**Aim of the exercise**
What is needed is a word-for-word transcription of every record below.

**Information shown**
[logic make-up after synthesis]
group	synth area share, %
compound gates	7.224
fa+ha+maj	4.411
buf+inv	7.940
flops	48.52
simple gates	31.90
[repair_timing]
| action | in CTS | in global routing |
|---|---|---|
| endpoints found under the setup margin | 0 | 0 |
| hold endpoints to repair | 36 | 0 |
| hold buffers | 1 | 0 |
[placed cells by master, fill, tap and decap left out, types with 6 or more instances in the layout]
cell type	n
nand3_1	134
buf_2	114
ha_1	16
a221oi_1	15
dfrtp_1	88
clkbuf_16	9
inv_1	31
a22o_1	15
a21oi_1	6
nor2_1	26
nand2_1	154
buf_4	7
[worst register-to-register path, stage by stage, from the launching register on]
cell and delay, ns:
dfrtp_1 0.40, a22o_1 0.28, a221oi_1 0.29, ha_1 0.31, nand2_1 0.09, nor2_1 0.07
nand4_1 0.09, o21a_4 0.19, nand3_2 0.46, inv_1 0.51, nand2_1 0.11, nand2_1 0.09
**config.mk**
```make
export PLATFORM = sky130hd
export DESIGN_NAME = memoryControl
export DESIGN_NICKNAME = d
export VERILOG_FILES = /design/src/rtl/cpuTypesPkg.sv /design/src/rtl/memoryControl.sv
export SDC_FILE = /design/constraint.sdc
export NUM_CORES = 1
export LEC_CHECK = 0
export ABC_AREA = 1
export BUFFER_PORTS_ARGS = -buffer_cell sky130_fd_sc_hd__buf_2
export CORE_AREA = 2 2 104 106
export DETAILED_ROUTE_END_ITERATION = 8
export DIE_AREA = 0 0 106 108
export GPL_ROUTABILITY_DRIVEN = 0
export SETUP_SLACK_MARGIN = 0.4
export SLEW_MARGIN = 20
export SYNTH_ARGS = -nofsm -noshare
export SYNTH_HDL_FRONTEND = slang
export SYNTH_SLANG_ARGS = --single-unit
```
**constraint.sdc**
```tcl
create_clock -name vclk -period 0.8
set_clock_uncertainty 0.15 [all_clocks]
set_input_delay 0.12 -clock vclk [all_inputs]
set_output_delay 0.12 -clock vclk [all_outputs]
set_load 0.02 [all_outputs]
```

**Task output**
[logic make-up after synthesis]
group	synth area share, %
compound gates	7.224
fa+ha+maj	4.411
buf+inv	7.940
flops	48.52
simple gates	31.90
[repair_timing]
| action | in CTS | in global routing |
|---|---|---|
| endpoints found under the setup margin | 0 | 0 |
| hold endpoints to repair | 36 | 0 |
| hold buffers | 1 | 0 |
[placed cells by master, fill, tap and decap left out, types with 6 or more instances in the layout]
cell type	n
nand3_1	134
buf_2	114
ha_1	16
a221oi_1	15
dfrtp_1	88
clkbuf_16	9
inv_1	31
a22o_1	15
a21oi_1	6
nor2_1	26
nand2_1	154
buf_4	7
[worst register-to-register path, stage by stage, from the launching register on]
cell and delay, ns:
dfrtp_1 0.40, a22o_1 0.28, a221oi_1 0.29, ha_1 0.31, nand2_1 0.09, nor2_1 0.07
nand4_1 0.09, o21a_4 0.19, nand3_2 0.46, inv_1 0.51, nand2_1 0.11, nand2_1 0.09
**config.mk**
```make
export PLATFORM = sky130hd
export DESIGN_NAME = memoryControl
export DESIGN_NICKNAME = d
export VERILOG_FILES = /design/src/rtl/cpuTypesPkg.sv /design/src/rtl/memoryControl.sv
export SDC_FILE = /design/constraint.sdc
export NUM_CORES = 1
export LEC_CHECK = 0
export ABC_AREA = 1
export BUFFER_PORTS_ARGS = -buffer_cell sky130_fd_sc_hd__buf_2
export CORE_AREA = 2 2 104 106
export DETAILED_ROUTE_END_ITERATION = 8
export DIE_AREA = 0 0 106 108
export GPL_ROUTABILITY_DRIVEN = 0
export SETUP_SLACK_MARGIN = 0.4
export SLEW_MARGIN = 20
export SYNTH_ARGS = -nofsm -noshare
export SYNTH_HDL_FRONTEND = slang
export SYNTH_SLANG_ARGS = --single-unit
```
**constraint.sdc**
```tcl
create_clock -name vclk -period 0.8
set_clock_uncertainty 0.15 [all_clocks]
set_input_delay 0.12 -clock vclk [all_inputs]
set_output_delay 0.12 -clock vclk [all_outputs]
set_load 0.02 [all_outputs]
```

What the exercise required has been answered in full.